The purpose of this bizarre gizmo is as laudable as it is head-scratching: to collect millions of tons of garbage from what’s known as the Great Pacific Garbage Patch. This is an issue that’s both fascinated as well as saddened me for a long time now… I’ve been following the story of Boyan Slat for a while now through the pages of Wired Magazine… so happy to see that the project has reached the point of real-world testing…

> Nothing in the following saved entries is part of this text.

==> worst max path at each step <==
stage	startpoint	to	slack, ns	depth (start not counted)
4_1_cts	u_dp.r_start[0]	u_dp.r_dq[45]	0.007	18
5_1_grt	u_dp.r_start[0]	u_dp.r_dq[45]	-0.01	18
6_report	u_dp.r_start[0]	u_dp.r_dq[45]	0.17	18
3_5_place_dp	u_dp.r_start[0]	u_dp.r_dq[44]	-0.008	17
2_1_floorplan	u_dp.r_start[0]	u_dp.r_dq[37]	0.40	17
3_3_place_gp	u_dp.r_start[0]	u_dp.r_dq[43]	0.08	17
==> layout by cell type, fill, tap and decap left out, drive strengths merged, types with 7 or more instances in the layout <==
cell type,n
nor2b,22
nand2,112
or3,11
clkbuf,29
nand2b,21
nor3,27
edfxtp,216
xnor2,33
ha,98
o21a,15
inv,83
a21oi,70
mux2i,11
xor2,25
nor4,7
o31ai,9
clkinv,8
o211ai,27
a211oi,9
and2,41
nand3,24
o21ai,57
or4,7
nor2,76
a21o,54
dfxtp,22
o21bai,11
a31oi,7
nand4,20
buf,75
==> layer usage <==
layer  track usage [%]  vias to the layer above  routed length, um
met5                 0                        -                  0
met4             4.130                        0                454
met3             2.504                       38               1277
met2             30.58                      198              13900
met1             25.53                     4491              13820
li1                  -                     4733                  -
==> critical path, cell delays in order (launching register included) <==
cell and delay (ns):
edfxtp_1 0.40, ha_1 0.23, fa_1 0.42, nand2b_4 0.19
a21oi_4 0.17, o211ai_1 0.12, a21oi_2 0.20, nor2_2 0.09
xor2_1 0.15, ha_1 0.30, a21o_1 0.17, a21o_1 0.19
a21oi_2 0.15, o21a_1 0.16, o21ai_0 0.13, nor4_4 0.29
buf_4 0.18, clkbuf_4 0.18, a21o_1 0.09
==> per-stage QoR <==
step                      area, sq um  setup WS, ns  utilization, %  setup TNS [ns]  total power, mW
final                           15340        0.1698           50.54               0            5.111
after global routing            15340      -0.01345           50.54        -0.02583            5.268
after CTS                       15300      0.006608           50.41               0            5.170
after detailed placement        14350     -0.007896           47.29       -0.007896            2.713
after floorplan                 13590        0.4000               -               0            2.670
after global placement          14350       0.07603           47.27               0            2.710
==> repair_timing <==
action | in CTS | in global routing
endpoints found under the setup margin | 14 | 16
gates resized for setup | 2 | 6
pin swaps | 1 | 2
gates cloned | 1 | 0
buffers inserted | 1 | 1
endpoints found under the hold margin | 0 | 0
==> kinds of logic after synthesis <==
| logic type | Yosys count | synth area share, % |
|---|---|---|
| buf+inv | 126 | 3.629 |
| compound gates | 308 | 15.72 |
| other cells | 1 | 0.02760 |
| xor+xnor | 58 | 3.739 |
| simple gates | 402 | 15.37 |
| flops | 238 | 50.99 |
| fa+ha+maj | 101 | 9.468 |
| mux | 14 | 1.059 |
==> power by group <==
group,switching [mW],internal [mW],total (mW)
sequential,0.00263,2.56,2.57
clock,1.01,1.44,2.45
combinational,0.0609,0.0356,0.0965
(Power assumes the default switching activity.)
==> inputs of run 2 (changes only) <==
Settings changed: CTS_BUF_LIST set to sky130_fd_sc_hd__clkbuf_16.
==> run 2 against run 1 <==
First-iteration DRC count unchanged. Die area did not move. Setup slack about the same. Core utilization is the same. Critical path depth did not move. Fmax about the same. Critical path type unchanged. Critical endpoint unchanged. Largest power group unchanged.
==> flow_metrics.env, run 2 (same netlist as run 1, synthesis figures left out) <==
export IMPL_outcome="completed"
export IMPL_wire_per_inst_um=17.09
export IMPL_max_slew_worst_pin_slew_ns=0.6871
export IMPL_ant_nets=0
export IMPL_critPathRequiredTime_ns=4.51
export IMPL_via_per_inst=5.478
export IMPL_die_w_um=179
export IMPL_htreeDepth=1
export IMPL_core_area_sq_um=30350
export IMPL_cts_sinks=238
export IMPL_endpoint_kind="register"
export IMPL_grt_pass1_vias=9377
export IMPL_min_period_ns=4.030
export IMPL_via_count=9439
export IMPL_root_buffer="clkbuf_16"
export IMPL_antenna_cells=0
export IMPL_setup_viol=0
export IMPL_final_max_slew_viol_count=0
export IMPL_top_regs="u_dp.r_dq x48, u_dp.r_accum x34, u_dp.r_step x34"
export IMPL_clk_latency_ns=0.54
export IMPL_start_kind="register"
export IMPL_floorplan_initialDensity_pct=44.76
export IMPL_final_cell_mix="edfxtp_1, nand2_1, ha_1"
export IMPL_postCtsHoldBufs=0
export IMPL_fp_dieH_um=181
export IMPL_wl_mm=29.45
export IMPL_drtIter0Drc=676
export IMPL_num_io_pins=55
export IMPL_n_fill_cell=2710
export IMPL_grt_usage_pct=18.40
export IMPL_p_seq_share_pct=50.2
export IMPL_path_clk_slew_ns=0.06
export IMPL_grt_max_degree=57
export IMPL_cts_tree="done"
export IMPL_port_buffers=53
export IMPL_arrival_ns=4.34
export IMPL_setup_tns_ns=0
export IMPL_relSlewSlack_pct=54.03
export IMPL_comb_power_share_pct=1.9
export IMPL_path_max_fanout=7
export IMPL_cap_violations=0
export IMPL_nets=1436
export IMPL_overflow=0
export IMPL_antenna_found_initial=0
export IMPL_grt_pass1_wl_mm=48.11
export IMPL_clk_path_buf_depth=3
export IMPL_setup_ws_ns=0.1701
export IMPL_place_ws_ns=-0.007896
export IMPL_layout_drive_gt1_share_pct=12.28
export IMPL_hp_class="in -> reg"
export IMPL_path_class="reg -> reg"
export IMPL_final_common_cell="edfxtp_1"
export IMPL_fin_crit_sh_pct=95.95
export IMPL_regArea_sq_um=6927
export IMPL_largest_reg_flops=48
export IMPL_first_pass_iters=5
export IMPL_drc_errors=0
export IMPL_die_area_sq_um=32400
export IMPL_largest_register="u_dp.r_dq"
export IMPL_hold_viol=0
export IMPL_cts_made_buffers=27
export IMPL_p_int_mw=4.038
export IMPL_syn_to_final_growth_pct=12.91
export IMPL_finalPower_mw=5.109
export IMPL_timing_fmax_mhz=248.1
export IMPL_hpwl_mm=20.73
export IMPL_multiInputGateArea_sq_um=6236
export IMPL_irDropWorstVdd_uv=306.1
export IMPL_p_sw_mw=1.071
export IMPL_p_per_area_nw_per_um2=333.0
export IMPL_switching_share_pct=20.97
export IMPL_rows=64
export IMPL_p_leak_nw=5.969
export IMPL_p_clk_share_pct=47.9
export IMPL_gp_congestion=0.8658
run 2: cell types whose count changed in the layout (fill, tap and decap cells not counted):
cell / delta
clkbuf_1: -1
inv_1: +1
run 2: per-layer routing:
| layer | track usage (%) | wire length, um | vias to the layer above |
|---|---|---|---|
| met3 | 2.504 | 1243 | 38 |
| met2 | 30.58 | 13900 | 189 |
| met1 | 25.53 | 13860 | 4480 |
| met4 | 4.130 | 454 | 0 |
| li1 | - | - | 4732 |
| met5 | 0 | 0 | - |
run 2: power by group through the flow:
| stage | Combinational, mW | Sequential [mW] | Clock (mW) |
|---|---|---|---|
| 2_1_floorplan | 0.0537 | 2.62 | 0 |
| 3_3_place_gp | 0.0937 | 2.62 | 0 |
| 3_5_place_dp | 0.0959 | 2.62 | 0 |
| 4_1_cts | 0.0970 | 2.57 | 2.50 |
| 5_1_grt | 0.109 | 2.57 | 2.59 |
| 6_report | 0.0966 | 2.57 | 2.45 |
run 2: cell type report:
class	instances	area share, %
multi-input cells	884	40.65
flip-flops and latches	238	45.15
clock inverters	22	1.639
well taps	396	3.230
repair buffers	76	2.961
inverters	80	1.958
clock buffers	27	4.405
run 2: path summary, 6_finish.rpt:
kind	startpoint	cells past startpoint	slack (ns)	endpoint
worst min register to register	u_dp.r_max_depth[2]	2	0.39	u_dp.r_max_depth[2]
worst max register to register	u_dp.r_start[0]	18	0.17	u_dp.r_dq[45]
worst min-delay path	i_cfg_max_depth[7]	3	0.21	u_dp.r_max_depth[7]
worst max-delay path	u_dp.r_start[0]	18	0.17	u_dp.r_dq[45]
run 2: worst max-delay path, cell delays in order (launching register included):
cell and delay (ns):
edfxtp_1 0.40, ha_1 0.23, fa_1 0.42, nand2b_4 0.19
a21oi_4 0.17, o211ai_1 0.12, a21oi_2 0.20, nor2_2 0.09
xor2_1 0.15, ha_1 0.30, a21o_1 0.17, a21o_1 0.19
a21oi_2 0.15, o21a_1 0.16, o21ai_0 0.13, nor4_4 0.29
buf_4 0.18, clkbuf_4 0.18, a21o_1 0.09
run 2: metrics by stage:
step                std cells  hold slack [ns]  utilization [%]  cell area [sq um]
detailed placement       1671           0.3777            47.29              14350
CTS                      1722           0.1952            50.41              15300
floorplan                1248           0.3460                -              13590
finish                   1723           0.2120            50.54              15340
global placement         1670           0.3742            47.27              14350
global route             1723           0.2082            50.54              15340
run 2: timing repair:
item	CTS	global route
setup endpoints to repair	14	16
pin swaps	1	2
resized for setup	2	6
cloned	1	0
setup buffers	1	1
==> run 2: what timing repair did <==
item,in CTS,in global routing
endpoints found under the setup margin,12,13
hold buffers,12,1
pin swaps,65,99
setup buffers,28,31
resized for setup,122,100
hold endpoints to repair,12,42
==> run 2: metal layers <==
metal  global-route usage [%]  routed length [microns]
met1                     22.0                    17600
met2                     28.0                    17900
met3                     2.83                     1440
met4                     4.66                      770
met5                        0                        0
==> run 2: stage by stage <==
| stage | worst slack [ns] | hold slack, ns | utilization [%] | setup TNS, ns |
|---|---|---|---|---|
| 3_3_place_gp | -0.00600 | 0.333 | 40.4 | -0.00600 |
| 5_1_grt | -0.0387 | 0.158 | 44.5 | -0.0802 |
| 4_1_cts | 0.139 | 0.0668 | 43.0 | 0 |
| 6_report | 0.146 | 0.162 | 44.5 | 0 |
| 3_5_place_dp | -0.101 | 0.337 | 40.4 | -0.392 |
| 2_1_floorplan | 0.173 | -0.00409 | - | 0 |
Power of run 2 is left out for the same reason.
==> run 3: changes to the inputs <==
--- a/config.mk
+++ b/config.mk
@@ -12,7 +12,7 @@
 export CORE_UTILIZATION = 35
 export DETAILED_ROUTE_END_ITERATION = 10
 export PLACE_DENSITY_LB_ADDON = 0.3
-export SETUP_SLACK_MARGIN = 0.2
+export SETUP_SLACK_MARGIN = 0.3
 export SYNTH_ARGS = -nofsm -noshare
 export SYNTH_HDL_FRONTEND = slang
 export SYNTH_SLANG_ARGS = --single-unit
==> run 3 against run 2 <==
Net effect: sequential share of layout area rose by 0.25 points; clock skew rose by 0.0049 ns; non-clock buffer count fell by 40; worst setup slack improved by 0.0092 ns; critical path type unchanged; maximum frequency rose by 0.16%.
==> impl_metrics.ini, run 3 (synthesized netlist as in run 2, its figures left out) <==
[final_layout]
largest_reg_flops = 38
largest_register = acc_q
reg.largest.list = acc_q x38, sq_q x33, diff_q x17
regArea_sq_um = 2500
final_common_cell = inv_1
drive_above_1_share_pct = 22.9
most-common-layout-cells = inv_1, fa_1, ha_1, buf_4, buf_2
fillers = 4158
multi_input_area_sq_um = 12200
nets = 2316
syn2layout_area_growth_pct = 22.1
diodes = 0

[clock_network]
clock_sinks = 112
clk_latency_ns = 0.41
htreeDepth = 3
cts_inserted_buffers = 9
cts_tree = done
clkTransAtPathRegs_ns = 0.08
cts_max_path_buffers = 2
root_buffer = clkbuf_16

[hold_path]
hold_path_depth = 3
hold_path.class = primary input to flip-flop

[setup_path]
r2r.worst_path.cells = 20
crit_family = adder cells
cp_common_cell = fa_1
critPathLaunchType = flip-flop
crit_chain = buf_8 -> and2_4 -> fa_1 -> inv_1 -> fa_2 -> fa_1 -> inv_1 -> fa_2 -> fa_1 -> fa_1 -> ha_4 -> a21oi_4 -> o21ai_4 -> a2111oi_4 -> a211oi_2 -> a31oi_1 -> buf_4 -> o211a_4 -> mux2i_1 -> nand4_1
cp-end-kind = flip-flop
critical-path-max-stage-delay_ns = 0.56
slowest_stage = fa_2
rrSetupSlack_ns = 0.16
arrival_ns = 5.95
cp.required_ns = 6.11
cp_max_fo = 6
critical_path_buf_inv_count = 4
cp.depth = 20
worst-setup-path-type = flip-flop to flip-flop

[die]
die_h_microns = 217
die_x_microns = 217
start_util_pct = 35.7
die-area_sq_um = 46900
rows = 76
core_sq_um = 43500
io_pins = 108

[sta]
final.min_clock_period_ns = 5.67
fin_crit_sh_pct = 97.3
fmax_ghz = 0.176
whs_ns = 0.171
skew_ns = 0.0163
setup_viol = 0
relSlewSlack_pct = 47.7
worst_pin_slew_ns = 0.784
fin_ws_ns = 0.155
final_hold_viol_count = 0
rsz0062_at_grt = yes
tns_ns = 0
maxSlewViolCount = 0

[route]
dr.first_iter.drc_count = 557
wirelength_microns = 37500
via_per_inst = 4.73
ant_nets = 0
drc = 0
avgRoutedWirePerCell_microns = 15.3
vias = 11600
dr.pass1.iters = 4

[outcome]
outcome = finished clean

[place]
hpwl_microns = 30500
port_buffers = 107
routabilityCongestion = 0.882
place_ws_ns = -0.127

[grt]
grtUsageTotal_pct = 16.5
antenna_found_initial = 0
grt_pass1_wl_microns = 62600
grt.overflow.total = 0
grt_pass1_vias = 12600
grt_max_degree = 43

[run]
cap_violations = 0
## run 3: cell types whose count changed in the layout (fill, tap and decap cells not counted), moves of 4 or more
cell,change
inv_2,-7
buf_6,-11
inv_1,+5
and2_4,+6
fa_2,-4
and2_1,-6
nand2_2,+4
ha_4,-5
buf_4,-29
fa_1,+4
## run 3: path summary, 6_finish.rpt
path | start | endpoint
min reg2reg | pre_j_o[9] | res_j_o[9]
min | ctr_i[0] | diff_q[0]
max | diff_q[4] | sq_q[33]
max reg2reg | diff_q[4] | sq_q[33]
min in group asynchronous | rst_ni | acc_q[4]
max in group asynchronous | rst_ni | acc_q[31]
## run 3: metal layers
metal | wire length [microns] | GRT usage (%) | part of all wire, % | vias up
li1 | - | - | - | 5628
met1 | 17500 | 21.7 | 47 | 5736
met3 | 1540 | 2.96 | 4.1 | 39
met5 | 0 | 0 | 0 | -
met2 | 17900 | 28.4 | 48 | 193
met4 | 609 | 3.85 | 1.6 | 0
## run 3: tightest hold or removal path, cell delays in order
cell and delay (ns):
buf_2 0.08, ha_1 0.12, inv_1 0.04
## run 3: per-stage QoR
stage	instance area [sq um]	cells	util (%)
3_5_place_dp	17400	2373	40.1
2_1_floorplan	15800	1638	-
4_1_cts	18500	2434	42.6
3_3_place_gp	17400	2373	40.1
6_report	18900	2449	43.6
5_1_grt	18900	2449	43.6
`src/mosl_pkg.sv`:
```
// Shared constants, codes and payload types for the median of two sorted lists.
package mosl_pkg;

  localparam int unsigned LIST_DEPTH = 256;
  localparam int unsigned DATA_W     = 32;
  localparam int unsigned RES_W      = DATA_W + 1;
  localparam int unsigned IDX_W      = (LIST_DEPTH > 1) ? $clog2(LIST_DEPTH) : 1;
  localparam int unsigned CNT_W      = $clog2(LIST_DEPTH + 1);
  localparam int unsigned K_W        = $clog2(2 * LIST_DEPTH + 1);

  localparam logic [1:0] MODE_LOAD_FIRST  = 2'd0;
  localparam logic [1:0] MODE_LOAD_SECOND = 2'd1;
  localparam logic [1:0] MODE_COMPUTE     = 2'd2;

  localparam logic [1:0] STATUS_OK       = 2'd0;
  localparam logic [1:0] STATUS_EMPTY    = 2'd1;
  localparam logic [1:0] STATUS_OVERFLOW = 2'd2;

  typedef struct packed {
    logic [1:0]               mode;
    logic signed [DATA_W-1:0] value;
  } in_item_t;

  typedef struct packed {
    logic signed [RES_W-1:0] median_doubled;
    logic [1:0]              status;
  } out_item_t;

  typedef struct packed {
    logic [CNT_W-1:0] first_count;
    logic [CNT_W-1:0] second_count;
    logic             overflow;
  } job_t;

endpackage

```
`src/mosl_ctrl.sv`:
```
// Selection sequencer: runs the halving k-th smallest search over both stores.
module mosl_ctrl (
  input  logic                        clk_i,
  input  logic                        rst_ni,
  input  logic                        start_i,
  input  mosl_pkg::job_t              job_i,
  output logic                        idle_o,
  output logic                        done_valid_o,
  input  logic                        done_ready_i,
  output mosl_pkg::out_item_t         result_o,
  output logic [mosl_pkg::IDX_W-1:0]  raddr0_o,
  output logic [mosl_pkg::IDX_W-1:0]  raddr1_o,
  input  logic [mosl_pkg::DATA_W-1:0] rdata0_i,
  input  logic [mosl_pkg::DATA_W-1:0] rdata1_i
);

  typedef enum logic [1:0] {ST_IDLE, ST_ISSUE, ST_EVAL, ST_DONE} state_e;
  typedef enum logic [1:0] {KIND_TAIL, KIND_MIN, KIND_STEP} kind_e;

  localparam int unsigned CW = mosl_pkg::CNT_W;
  localparam int unsigned KW = mosl_pkg::K_W;
  localparam int unsigned DW = mosl_pkg::DATA_W;
  localparam int unsigned RW = mosl_pkg::RES_W;

  state_e              state_q;
  kind_e               kind_q;
  logic                sel_q;
  logic [CW-1:0]       sta_q, sza_q, stb_q, szb_q, p1_q, p2_q;
  logic [CW-1:0]       first_cnt_q, second_cnt_q;
  logic [KW-1:0]       k_q, kmid_q;
  logic                even_q, second_pass_q;
  logic signed [DW-1:0] acc_q;
  mosl_pkg::out_item_t res_q;

  // Issue stage: normalize so that list a is the shorter one, then form addresses.
  logic          swap, a_sel;
  logic [CW-1:0] ca_st, ca_sz, cb_st, cb_sz, p1, p2;
  logic [KW-1:0] half_k, rem_k, addr_a_w, addr_b_w, total;
  kind_e         kind;

  always_comb begin
    swap  = sza_q > szb_q;
    a_sel = sel_q ^ swap;
    ca_st = swap ? stb_q : sta_q;
    ca_sz = swap ? szb_q : sza_q;
    cb_st = swap ? sta_q : stb_q;
    cb_sz = swap ? sza_q : szb_q;
    half_k = k_q >> 1;
    p1     = (half_k > KW'(ca_sz)) ? ca_sz : half_k[CW-1:0];
    rem_k  = k_q - KW'(p1);
    p2     = (rem_k > KW'(cb_sz)) ? cb_sz : rem_k[CW-1:0];
    if (ca_sz == '0) begin
      kind     = KIND_TAIL;
      addr_a_w = KW'(ca_st);
      addr_b_w = KW'(cb_st) + k_q - KW'(1);
    end else if (k_q == KW'(1)) begin
      kind     = KIND_MIN;
      addr_a_w = KW'(ca_st);
      addr_b_w = KW'(cb_st);
    end else begin
      kind     = KIND_STEP;
      addr_a_w = KW'(ca_st) + KW'(p1) - KW'(1);
      addr_b_w = KW'(cb_st) + KW'(p2) - KW'(1);
    end
    total = KW'(job_i.first_count) + KW'(job_i.second_count);
  end

  assign raddr0_o = a_sel ? addr_b_w[mosl_pkg::IDX_W-1:0] : addr_a_w[mosl_pkg::IDX_W-1:0];
  assign raddr1_o = a_sel ? addr_a_w[mosl_pkg::IDX_W-1:0] : addr_b_w[mosl_pkg::IDX_W-1:0];

  // Evaluate stage: read data arrives in the cycle after issue.
  logic signed [DW-1:0] x, y, pick;
  logic                 sel_done, a_greater;
  logic signed [RW-1:0] combined;

  always_comb begin
    x         = sel_q ? $signed(rdata1_i) : $signed(rdata0_i);
    y         = sel_q ? $signed(rdata0_i) : $signed(rdata1_i);
    a_greater = x > y;
    sel_done  = 1'b0;
    pick      = y;
    case (kind_q)
      KIND_TAIL: begin
        sel_done = 1'b1;
        pick     = y;
      end
      KIND_MIN: begin
        sel_done = 1'b1;
        pick     = a_greater ? y : x;
      end
      default: begin
        sel_done = 1'b0;
        pick     = y;
      end
    endcase
    if (even_q) begin
      combined = {acc_q[DW-1], acc_q} + {pick[DW-1], pick};
    end else begin
      combined = {pick, 1'b0};
    end
  end

  always_ff @(posedge clk_i or negedge rst_ni) begin
    if (!rst_ni) begin
      state_q       <= ST_IDLE;
      kind_q        <= KIND_TAIL;
      sel_q         <= 1'b0;
      sta_q         <= '0;
      sza_q         <= '0;
      stb_q         <= '0;
      szb_q         <= '0;
      p1_q          <= '0;
      p2_q          <= '0;
      first_cnt_q   <= '0;
      second_cnt_q  <= '0;
      k_q           <= '0;
      kmid_q        <= '0;
      even_q        <= 1'b0;
      second_pass_q <= 1'b0;
      acc_q         <= '0;
      res_q         <= '0;
    end else begin
      case (state_q)
        ST_IDLE: begin
          if (start_i) begin
            first_cnt_q   <= job_i.first_count;
            second_cnt_q  <= job_i.second_count;
            sel_q         <= 1'b0;
            sta_q         <= '0;
            sza_q         <= job_i.first_count;
            stb_q         <= '0;
            szb_q         <= job_i.second_count;
            second_pass_q <= 1'b0;
            even_q        <= !total[0];
            kmid_q        <= (total >> 1) + KW'(1);
            k_q           <= total[0] ? (total >> 1) + KW'(1) : (total >> 1);
            if (total == '0) begin
              res_q.median_doubled <= '0;
              res_q.status         <= mosl_pkg::STATUS_EMPTY;
              state_q              <= ST_DONE;
            end else begin
              res_q.status <= job_i.overflow ? mosl_pkg::STATUS_OVERFLOW
                                             : mosl_pkg::STATUS_OK;
              state_q      <= ST_ISSUE;
            end
          end
        end
        ST_ISSUE: begin
          sel_q   <= a_sel;
          sta_q   <= ca_st;
          sza_q   <= ca_sz;
          stb_q   <= cb_st;
          szb_q   <= cb_sz;
          kind_q  <= kind;
          p1_q    <= p1;
          p2_q    <= p2;
          state_q <= ST_EVAL;
        end
        ST_EVAL: begin
          if (sel_done) begin
            if (even_q && !second_pass_q) begin
              // First of the two middle elements found; restart for the upper one.
              acc_q         <= pick;
              second_pass_q <= 1'b1;
              sel_q         <= 1'b0;
              sta_q         <= '0;
              sza_q         <= first_cnt_q;
              stb_q         <= '0;
              szb_q         <= second_cnt_q;
              k_q           <= kmid_q;
              state_q       <= ST_ISSUE;
            end else begin
              res_q.median_doubled <= combined;
              state_q              <= ST_DONE;
            end
          end else begin
            if (a_greater) begin
              stb_q <= stb_q + p2_q;
              szb_q <= szb_q - p2_q;
              k_q   <= k_q - KW'(p2_q);
              sza_q <= p1_q;
            end else begin
              sta_q <= sta_q + p1_q;
              sza_q <= sza_q - p1_q;
              k_q   <= k_q - KW'(p1_q);
            end
            state_q <= ST_ISSUE;
          end
        end
        ST_DONE: begin
          if (done_ready_i) begin
            state_q <= ST_IDLE;
          end
        end
        default: begin
          state_q <= ST_IDLE;
        end
      endcase
    end
  end

  assign idle_o       = state_q == ST_IDLE;
  assign done_valid_o = state_q == ST_DONE;
  assign result_o     = res_q;

endmodule

```
`config.mk`:
```
export PLATFORM = sky130hd
export DESIGN_NAME = mosl_ctrl
export DESIGN_NICKNAME = d
export VERILOG_FILES = /design/src/mosl_pkg.sv /design/src/mosl_ctrl.sv
export SDC_FILE = /design/constraint.sdc
export NUM_CORES = 1
export LEC_CHECK = 0
export ABC_AREA = 1
export BUFFER_PORTS_ARGS = -buffer_cell sky130_fd_sc_hd__buf_2
export CAP_MARGIN = 20
export CORE_ASPECT_RATIO = 2
export CORE_MARGIN = 5
export CORE_UTILIZATION = 45
export CTS_BUF_LIST = sky130_fd_sc_hd__clkbuf_16
export CTS_CLUSTER_SIZE = 25
export DETAILED_ROUTE_END_ITERATION = 7
export GPL_TIMING_DRIVEN = 1
export PLACE_DENSITY = 0.74
export SETUP_SLACK_MARGIN = 0.05
export SLEW_MARGIN = 10
export SYNTH_ARGS = -nofsm -noshare
export SYNTH_HDL_FRONTEND = slang
export SYNTH_SLANG_ARGS = --single-unit
```
`constraint.sdc`:
```
create_clock -name clk_i -period 11.75 [get_ports clk_i]
set_input_delay 1.175 -clock clk_i [delete_from_list [all_inputs] [get_ports clk_i]]
set_output_delay 1.175 -clock clk_i [all_outputs]
set_load 0.02 [all_outputs]
```
==> impl_results.md <==
- Critical path class: flip-flop to primary output
- R2R setup slack: 4.19 ns
- Rel. slew slack: 25.52%
- Max Freq: 93.25 MHz
- Die Ht: 289.2 µm
- Period utilisation layout: 91.27%
- Post-route ant nets: 0
- Vias in the first global route: 18,760
- WL final: 70,040 µm
- Rows: 102
- Register clock-pin slew on the reported worst setup and hold paths: 0.07 ns
- Final Hold Fails: 0
- Worst reg2reg path depth: 34
- All-Layer GR Usage: 32.25%
- Filler cells: 4,040
- Final core utilization: 49.72%
- Cts hold-fix bufs: 0
- Crit path to: raddr1_o[7]
- Die width: 149.6 µm
- Number of remaining DRC errors: 0
- Core ar.: 38,670 µm²
- Cell mode on critical path: nand2_1
- Synth Flop Type: dfrtp_1
- Post-synth EDFFs: 0
- Initial Utilization: 45.35%
- H-tree depth: 4
- Routed len/inst: 21.06 µm
- WP data required: 10.58 ns
- Share of layout cells above drive strength 1: 8.913%
- Clock latency on the worst-skew pair: 0.48 ns
- Max-cap violations: 0
- Final Max Tran Viols: 0
- # diodes: 0
- Outcome: complete, no violations
- Endpoint type of the worst setup path: primary output
- Net count after synthesis: 2,997
- Cell area after synthesis: 17,540 µm²
- Placer Congestion: 1.039
- Post-cts sizing count: 0
- Root buf cell: clkbuf_16
- Final setup viols: 0
- Max clock buf depth: 2
- WP data arrival: 9.55 ns
- CP peak stage delay: 0.67 ns
- Hold Path Class: flip-flop to flip-flop
- Setup TNS: 0 ns
- CTS tree: built
- Cell count after synthesis: 2,707
- Worst setup SP type: flip-flop
- CTS buffer count: 17
- Clock net sink count: 164
- Critical Path Source: szb_q[8]
- RR Endpoint: p2_q[5]
- Fin crit period: 10.72 ns
- Post-CTS setup repair buffer count: 0
- Nets: 3,082
- Largest net degree at the start of global routing: 89
- First drt pass iteration count: 6
- DP Wirelength: 57,290 µm
- Sequential fraction of the synthesis area: 23.40%
- Layout Skew: 0.01860 ns
- Via/cell ratio: 5.658
- CP Max Fanout: 60
- Async S/R FF share, synth: 100.0%
- DRT iter0 DRCs: 1,129
- First-pass GRT wire length: 104,400 µm
- RSZ-0062 raised after global routing: no
- Boundary pin count: 140
- Synth-to-layout area growth: 9.625%
- Port Buf Inserts: 139
- Worst-Margin Slew: 1.113 ns
- Crit path max-delay cell type: o21ai_0
- Routed via count: 18,810
- FF+latch count, synth: 164
- Gr ovfl total: 0
- Yosys cell types: 55
- Die area: 43,260 µm²
- Synth warnings: 0
- Initial antenna violation count: 0
- FF-to-FF Start: szb_q[8]
- Syn Area/Cell: 6.478 µm²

Stan Mikita, the Chicago Blackhawks’ undersized but smooth-skating and feisty center who teamed with his fellow Hall of Famer Bobby Hull in the 1960s in reviving a long-floundering franchise while popularizing the curved hockey sticks that changed the game, died on Tuesday. He was 78.

August 8, 2018

“Even as Uber has become one of Silicon Valley’s biggest success stories and changed the way people across the globe get around, the company has faced increased scrutiny from government regulators and struggled to overcome its image as a company determined to grow at all costs with little regard for its impact on cities.” New York becomes first American city to cap the issuance of rideshare licenses

August 9, 2018

The ascent of Spotify has been nothing short of amazing. Before Spotify I had been a person who first collected vinyl and then cassettes before graduating to CD’s… as my CD collecting continues to wind down I had been a person that always wanted a hard copy of the music I wanted to own… but after doing a 30-day trial of Spotify some years back, I was not only sold, I was hooked… any song you want, any album you want, anytime you want it… so this all makes sense to me… and it’s a great read… one thing I’d love to be a fly on the wall for though would be the real reasons behind why the ‘big labels’ are selling off their Spotify interests. The standing reason is that they’re music companies and not holders of stock in publicly traded entities, but that just doesn’t seem to cut it… One day we’ll know I suppose.

August 10, 2018

“I doubt any of this would surprise Lovelock, who is one of the most original thinkers of the 20th century, as well as one of the most articulate prophets of doom. As an inventor, he created a device that helped detect the growing hole in the ozone layer and jump-start the environmental movement in the 1970s. And as a scientist, he introduced the revolutionary theory known as Gaia — the idea that our entire planet is a kind of super-organism that is, in a sense, “alive.” Once dismissed as New Age quackery, Lovelock’s vision of a self-regulating Earth now underlies virtually all climate science.”

August 11, 2018

“Everybody wants to know what was said in that Trump Tower meeting with the Russians in June 2016. Well, other than the people in the room, I, Steven Yablonsky, alone know exactly what was said because I worked as a janitor in the building and was hiding in the closet recording all of it on my phone.”

August 12, 2018

THIS… was the highlight of my Sunday… what a game… over the course of the first 7 innings, this was a 1-0 pitching duel between Scherzer and Hamels, 20 strikeouts between them… but then came the 9th inning…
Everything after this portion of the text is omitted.